Jem grimaced at him. In the past she'd have been able to silence him with squinted eyes and words to the effect that he had no right to criticize her parenting techniques as he was not responsible in any practical or logistical way for the parenting of his children. But that was no longer the case and for the sake of a harmonious meal she smiled tightly and said nothing.

She stared at the top of Ralph's head as he perused the menu. From this angle there was little to differentiate him from Lucas. From this angle they were very similar with their neat clipped heads of dark hair. But when he looked up the difference was startling. Instead of Lucas's soft uncomplicated gaze, there was Ralph's blank smile. Instead of a ready joke and some simple banter there were barbed comments and objections coiled up like snakes.

And that was when it hit Jem. All these weeks, ever since that sleepless night when she'd roamed around her house in the dark, looking for answers to awful questions, she'd been trying to recapture the soft, flighty girl in the photograph taken almost exactly eleven years ago to the day, but she hadn't realized until now that Ralph had been most of the reason for her feeling that
way. It was all about him and the way he looked at her. It was about the way he made her feel like a queen and a princess and a mate and a mucker, and the best and most incredible girl in all the world. That was why she'd looked like that, because of
him
. And where was he? Where was that attentive, doe-eyed boy who blushed at the merest glimpse of her? He said he wanted to marry her, but he didn't act as if he wanted to marry her. He acted as if he were simply letting life take him to its inevitable conclusion.

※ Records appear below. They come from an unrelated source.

### config.mk
export PLATFORM = sky130hd
export DESIGN_NAME = link_session_state_machine_unit
export DESIGN_NICKNAME = d
export VERILOG_FILES = /design/src/rtl/lssm_pkg.sv /design/src/rtl/lssm_core.sv /design/src/rtl/link_session_state_machine_unit.sv
export SDC_FILE = /design/constraint.sdc
export NUM_CORES = 1
export LEC_CHECK = 0
export BUFFER_PORTS_ARGS = -buffer_cell sky130_fd_sc_hd__buf_4
export CAP_MARGIN = 20
export CORE_MARGIN = 8
export CORE_UTILIZATION = 60
export CTS_CLUSTER_DIAMETER = 60
export DETAILED_ROUTE_END_ITERATION = 16
export GPL_TIMING_DRIVEN = 1
export HOLD_SLACK_MARGIN = 0.12
export PLACE_DENSITY = 0.86
export SYNTH_ARGS = -nofsm -noshare
export SYNTH_HDL_FRONTEND = slang
export SYNTH_SLANG_ARGS = --single-unit
### constraint.sdc
create_clock -name clock -period 7.33 [get_ports clock]
set_input_delay 0.733 -clock clock [delete_from_list [all_inputs] [get_ports clock]]
set_output_delay 0.733 -clock clock [all_outputs]
set_load 0.1 [all_outputs]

I don't know you anymore, she thought to herself, and as soon as the thought was in her head she'd shaken it loose again. It didn't bear contemplating. She was marrying this man in two weeks.

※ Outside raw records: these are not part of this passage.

==> config.mk <==
export PLATFORM = sky130hd
export DESIGN_NAME = packet_id_route_table_unit
export DESIGN_NICKNAME = d
export VERILOG_FILES = /design/src/design/prt_pkg.sv /design/src/design/packet_id_route_table_unit.sv /design/src/design/prt_ctrl.sv /design/src/design/prt_datapath.sv
export SDC_FILE = /design/constraint.sdc
export NUM_CORES = 1
export LEC_CHECK = 0
export BUFFER_PORTS_ARGS = -buffer_cell sky130_fd_sc_hd__buf_2
export CORE_MARGIN = 4
export CORE_UTILIZATION = 40
export CTS_CLUSTER_SIZE = 8
export DETAILED_ROUTE_END_ITERATION = 7
export PLACE_DENSITY = 0.62
export SLEW_MARGIN = 5
export SYNTH_ARGS = -nofsm -noshare
export SYNTH_HDL_FRONTEND = slang
export SYNTH_SLANG_ARGS = --single-unit
==> constraint.sdc <==
create_clock -name clock -period 3.57 [get_ports clock]
set_input_delay 0.5355 -clock clock [delete_from_list [all_inputs] [get_ports clock]]
set_output_delay 0.5355 -clock clock [all_outputs]
set_load 0.02 [all_outputs]
==> src/design/prt_pkg.sv <==
// ----------------------------------------------------------------------------
// Packet id route table package
// Shared widths, operation and status codes, and controller/datapath types.
// ----------------------------------------------------------------------------
`default_nettype none

package prt_pkg;

   // Defaults for the top-level parameters.
   localparam int ENTRIES_DEF   = 16;
   localparam int ID_LIMIT_DEF  = 2047;
   localparam int DEST_BITS_DEF = 8;

   // Fixed field widths of the item channels.
   localparam int KIND_W     = 2;
   localparam int APP_ID_W   = 16;
   localparam int TAG_W      = 8;
   localparam int STATUS_W   = 2;
   localparam int REQ_DATA_W = 24;
   localparam int RSP_DATA_W = 16;

   // Operation carried by an input item.
   typedef enum logic [KIND_W-1:0] {
      KIND_REGISTER   = 2'd0,
      KIND_UNREGISTER = 2'd1,
      KIND_ROUTE      = 2'd2,
      KIND_RESERVED   = 2'd3
   } kind_type;

   // Outcome reported with every result item.
   typedef enum logic [STATUS_W-1:0] {
      ST_OK        = 2'd0,
      ST_INVALID   = 2'd1,
      ST_FULL      = 2'd2,
      ST_NOT_FOUND = 2'd3
   } status_type;

   // Controller states.
   typedef enum logic {
      S_IDLE = 1'b0,
      S_EXEC = 1'b1
   } state_type;

   // Commands from the controller to the datapath.
   typedef struct packed {
      logic capture;   // take the input item and register the compare result
      logic commit;    // write back the table and load the result register
   } cmd_type;

   // Status from the datapath to the controller.
   typedef struct packed {
      logic rsp_stall; // result register holds an item that is not taken
   } stat_type;

endpackage : prt_pkg

`default_nettype wire

==> src/design/packet_id_route_table_unit.sv <==
// Result: the item is captured on acceptance in the idle state, and the result register is
// loaded from the execute state once the downstream side no longer holds it.
// One item is in work at a time: the compare over all slots, registered at acceptance, is
// followed by the write-back into the slot array, which waits while the result is held.
// Reset: synchronous; clears all slot valid bits and the result valid bit,
// with no clearing pass.
// ----------------------------------------------------------------------------
// Packet id route table unit
// Associative table mapping application ids to destination tags.
// ----------------------------------------------------------------------------
`default_nettype none

module packet_id_route_table_unit
   import prt_pkg::*;
#(
   parameter int ENTRIES   = ENTRIES_DEF,
   parameter int ID_LIMIT  = ID_LIMIT_DEF,
   parameter int DEST_BITS = DEST_BITS_DEF
)
(
   input  wire logic                  clock,
   input  wire logic                  reset,
   input  wire logic                  req_tvalid,
   output logic                       req_tready,
   input  wire logic [KIND_W-1:0]     req_tuser,  // [1:0] kind
   input  wire logic [REQ_DATA_W-1:0] req_tdata,  // [15:0] app_id, [23:16] dest_tag
   output logic                       rsp_tvalid,
   input  wire logic                  rsp_tready,
   output logic [RSP_DATA_W-1:0]      rsp_tdata   // [1:0] status, [9:2] route_dest, zero pad
);

   cmd_type               cmd;
   stat_type              stat;
   logic [STATUS_W-1:0]   rsp_status;
   logic [TAG_W-1:0]      rsp_route_dest;

   // Sequencer.
   prt_ctrl u_ctrl (
      .clock      (clock),
      .reset      (reset),
      .req_tvalid (req_tvalid),
      .req_tready (req_tready),
      .stat       (stat),
      .cmd        (cmd)
   );

   // Slot array and result register.
   prt_datapath #(
      .ENTRIES   (ENTRIES),
      .ID_LIMIT  (ID_LIMIT),
      .DEST_BITS (DEST_BITS)
   ) u_datapath (
      .clock          (clock),
      .reset          (reset),
      .cmd            (cmd),
      .stat           (stat),
      .req_kind       (req_tuser),
      .req_app_id     (req_tdata[APP_ID_W-1:0]),
      .req_dest_tag   (req_tdata[APP_ID_W+TAG_W-1:APP_ID_W]),
      .rsp_tready     (rsp_tready),
      .rsp_tvalid     (rsp_tvalid),
      .rsp_status     (rsp_status),
      .rsp_route_dest (rsp_route_dest)
   );

   // Pack the result item.
   assign rsp_tdata = {{(RSP_DATA_W-STATUS_W-TAG_W){1'b0}}, rsp_route_dest, rsp_status};

endmodule : packet_id_route_table_unit

`default_nettype wire

==> src/design/prt_ctrl.sv <==
// ----------------------------------------------------------------------------
// Packet id route table controller
// Two-state sequencer: accept and compare, then write back and respond.
// ----------------------------------------------------------------------------
`default_nettype none

module prt_ctrl
   import prt_pkg::*;
(
   input  wire logic     clock,
   input  wire logic     reset,
   input  wire logic     req_tvalid,
   output logic          req_tready,
   input  wire stat_type stat,
   output cmd_type       cmd
);

   state_type state_ff;
   state_type state_in;

   // State register.
   always_ff @(posedge clock) begin
      if (reset) begin
         state_ff <= S_IDLE;
      end else begin
         state_ff <= state_in;
      end
   end

   // Next state.
   always_comb begin
      state_in = state_ff;
      case (state_ff)
         S_IDLE: begin
            if (req_tvalid) begin
               state_in = S_EXEC;
            end
         end
         S_EXEC: begin
            if (!stat.rsp_stall) begin
               state_in = S_IDLE;
            end
         end
         default: begin
            state_in = S_IDLE;
         end
      endcase
   end

   // Outputs.
   always_comb begin
      req_tready  = 1'b0;
      cmd.capture = 1'b0;
      cmd.commit  = 1'b0;
      case (state_ff)
         S_IDLE: begin
            req_tready  = 1'b1;
            cmd.capture = req_tvalid;
         end
         S_EXEC: begin
            cmd.commit = !stat.rsp_stall;
         end
         default: begin
            req_tready = 1'b0;
         end
      endcase
   end

endmodule : prt_ctrl

`default_nettype wire

==> src/design/prt_datapath.sv <==
// ----------------------------------------------------------------------------
// Packet id route table datapath
// Slot array with parallel id compare, free-slot encoder and result register.
// ----------------------------------------------------------------------------
`default_nettype none

module prt_datapath
   import prt_pkg::*;
#(
   parameter int ENTRIES   = ENTRIES_DEF,
   parameter int ID_LIMIT  = ID_LIMIT_DEF,
   parameter int DEST_BITS = DEST_BITS_DEF
)
(
   input  wire logic                  clock,
   input  wire logic                  reset,
   input  wire cmd_type               cmd,
   output stat_type                   stat,
   input  wire logic [KIND_W-1:0]     req_kind,
   input  wire logic [APP_ID_W-1:0]   req_app_id,
   input  wire logic [TAG_W-1:0]      req_dest_tag,
   input  wire logic                  rsp_tready,
   output logic                       rsp_tvalid,
   output logic [STATUS_W-1:0]        rsp_status,
   output logic [TAG_W-1:0]           rsp_route_dest
);

   localparam int ID_BITS = $clog2(ID_LIMIT + 1);

   // Slot storage: valid bits are reset, ids and tags are not.
   logic [ENTRIES-1:0]   slot_valid_ff;
   logic [ENTRIES-1:0]   slot_valid_in;
   logic [ID_BITS-1:0]   slot_id_ff   [ENTRIES];
   logic [DEST_BITS-1:0] slot_dest_ff [ENTRIES];

   // Item captured at acceptance.
   kind_type             kind_ff;
   logic                 id_ok_ff;
   logic [ID_BITS-1:0]   id_ff;
   logic [DEST_BITS-1:0] tag_ff;
   logic [ENTRIES-1:0]   hit_ff;

   logic [ENTRIES-1:0]   hit_in;
   logic [DEST_BITS-1:0] tag_in;
   logic [DEST_BITS+TAG_W-1:0] tag_wide;

   // Result register.
   logic                 rsp_valid_ff;
   logic                 rsp_valid_in;
   status_type           rsp_status_ff;
   status_type           rsp_status_in;
   logic [TAG_W-1:0]     rsp_dest_ff;
   logic [TAG_W-1:0]     rsp_dest_in;

   // Write-back selection.
   logic [ENTRIES-1:0]   free_vec;
   logic [ENTRIES-1:0]   free_onehot;
   logic [ENTRIES-1:0]   write_sel;
   logic                 hit_any;
   logic [DEST_BITS-1:0] hit_dest;
   logic [DEST_BITS+TAG_W-1:0] dest_wide;

   // Stored tags keep the low DEST_BITS bits of the input tag.
   assign tag_wide = {{DEST_BITS{1'b0}}, req_dest_tag};
   assign tag_in   = tag_wide[DEST_BITS-1:0];

   // Parallel compare of the incoming id against every valid slot.
   always_comb begin
      for (int i = 0; i < ENTRIES; i++) begin
         hit_in[i] = slot_valid_ff[i] && (slot_id_ff[i] == req_app_id[ID_BITS-1:0]);
      end
   end

   // Capture the item and its compare vector.
   always_ff @(posedge clock) begin
      if (cmd.capture) begin
         kind_ff  <= kind_type'(req_kind);
         id_ok_ff <= (req_app_id <= APP_ID_W'(ID_LIMIT));
         id_ff    <= req_app_id[ID_BITS-1:0];
         tag_ff   <= tag_in;
         hit_ff   <= hit_in;
      end
   end

   // Lowest free slot as a one-hot vector.
   assign free_vec    = ~slot_valid_ff;
   assign free_onehot = free_vec & (~free_vec + ENTRIES'(1));
   assign hit_any     = |hit_ff;

   // Tag of the matching slot; ids are unique among valid slots.
   always_comb begin
      hit_dest = '0;
      for (int i = 0; i < ENTRIES; i++) begin
         if (hit_ff[i]) begin
            hit_dest = hit_dest | slot_dest_ff[i];
         end
      end
   end

   assign dest_wide = {{TAG_W{1'b0}}, hit_dest};

   // Operation decode for the write-back cycle.
   always_comb begin
      slot_valid_in = slot_valid_ff;
      write_sel     = '0;
      rsp_status_in = ST_NOT_FOUND;
      rsp_dest_in   = '0;
      if (!id_ok_ff) begin
         rsp_status_in = ST_INVALID;
      end else begin
         case (kind_ff)
            KIND_REGISTER: begin
               write_sel = hit_any ? hit_ff : free_onehot;
               if (write_sel == '0) begin
                  rsp_status_in = ST_FULL;
               end else begin
                  slot_valid_in = slot_valid_ff | write_sel;
                  rsp_status_in = ST_OK;
               end
            end
            KIND_UNREGISTER: begin
               if (hit_any) begin
                  slot_valid_in = slot_valid_ff & ~hit_ff;
                  rsp_status_in = ST_OK;
               end
            end
            KIND_ROUTE: begin
               if (hit_any) begin
                  rsp_dest_in   = dest_wide[TAG_W-1:0];
                  rsp_status_in = ST_OK;
               end
            end
            default: begin
               rsp_status_in = ST_NOT_FOUND;
            end
         endcase
      end
   end

   // Valid bits, cleared at reset.
   always_ff @(posedge clock) begin
      if (reset) begin
         slot_valid_ff <= '0;
      end else if (cmd.commit) begin
         slot_valid_ff <= slot_valid_in;
      end
   end

   // Slot id and tag write-back.
   always_ff @(posedge clock) begin
      for (int i = 0; i < ENTRIES; i++) begin
         if (cmd.commit && write_sel[i]) begin
            slot_id_ff[i]   <= id_ff;
            slot_dest_ff[i] <= tag_ff;
         end
      end
   end

   // Result register handshake.
   assign rsp_valid_in = cmd.commit ? 1'b1 : (rsp_valid_ff && !rsp_tready);

   always_ff @(posedge clock) begin
      if (reset) begin
         rsp_valid_ff <= 1'b0;
      end else begin
         rsp_valid_ff <= rsp_valid_in;
      end
   end

   always_ff @(posedge clock) begin
      if (cmd.commit) begin
         rsp_status_ff <= rsp_status_in;
         rsp_dest_ff   <= rsp_dest_in;
      end
   end

   assign stat.rsp_stall = rsp_valid_ff && !rsp_tready;
   assign rsp_tvalid     = rsp_valid_ff;
   assign rsp_status     = rsp_status_ff;
   assign rsp_route_dest = rsp_dest_ff;

endmodule : prt_datapath

`default_nettype wire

She drank her chilled wine faster than she'd intended and was drunk immediately, as her stomach was, as ever, empty.

She went to the bar to place their food order and to replenish her wineglass and when she came back Ralph said: “What did you order?”

“Soup,” she said.

“And what else?”

“Nothing,” she said.

He gave her one of his new pious smiles.

“What?” she said.

“You're not eating enough,” he said. “You're too thin.”

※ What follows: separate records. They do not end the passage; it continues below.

<file path="config.mk">
export PLATFORM = sky130hd
export DESIGN_NAME = closest_mapping_pair_select
export DESIGN_NICKNAME = d
export VERILOG_FILES = /design/src/rtl/cmps_pkg.sv /design/src/rtl/cmps_dp.sv /design/src/rtl/cmps_ctrl.sv /design/src/rtl/closest_mapping_pair_select.sv
export SDC_FILE = /design/constraint.sdc
export NUM_CORES = 2
export LEC_CHECK = 0
export BUFFER_PORTS_ARGS = -buffer_cell sky130_fd_sc_hd__buf_2
export CAP_MARGIN = 10
export CORE_AREA = 2 2 311 620
export DETAILED_ROUTE_END_ITERATION = 12
export DIE_AREA = 0 0 313 622
export HOLD_SLACK_MARGIN = 0.02
export PLACE_DENSITY_LB_ADDON = 0.3
export SLEW_MARGIN = 30
export SYNTH_ARGS = -nofsm -noshare
export SYNTH_HDL_FRONTEND = slang
export SYNTH_SLANG_ARGS = --single-unit
</file>
<file path="constraint.sdc">
create_clock -name aclk -period 8.55 [get_ports aclk]
set_clock_uncertainty 0.1 [all_clocks]
set_input_delay 1.71 -clock aclk [delete_from_list [all_inputs] [get_ports aclk]]
set_output_delay 1.71 -clock aclk [all_outputs]
set_load 0.01 [all_outputs]
</file>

“I am not too thin!” she exclaimed.

“Yes,” he said, “you are. And it's not good for you to drink on an empty stomach. At least have some bread.”

“I don't want any bread.”

Ralph tutted. “It's not good for you,” he said again, and Jem wanted to huff and say: what are you, my
father
? But instead she just ignored him and took another swig of wine. Very soon the day lost its hard edges and Jem lost her residual annoyance and
life took on the honey-hued tones of another life and another time. Wine could do that, Jem had found. Especially on an empty stomach. Before long they were relaxed again and Scarlett was happily sipping her pink cranberry through her lime straw and Blake was chewing ciabatta and Ralph and Jem were conversing nicely about wedding plans and it seemed to Jem that if a stranger were to walk in now and look at the family on the right he would think, oh, how lovely, two cute children, trendy dad, happy mum, how very civilized. But even as they sat there Jem knew it was all a mirage, fleeting and wine-fueled.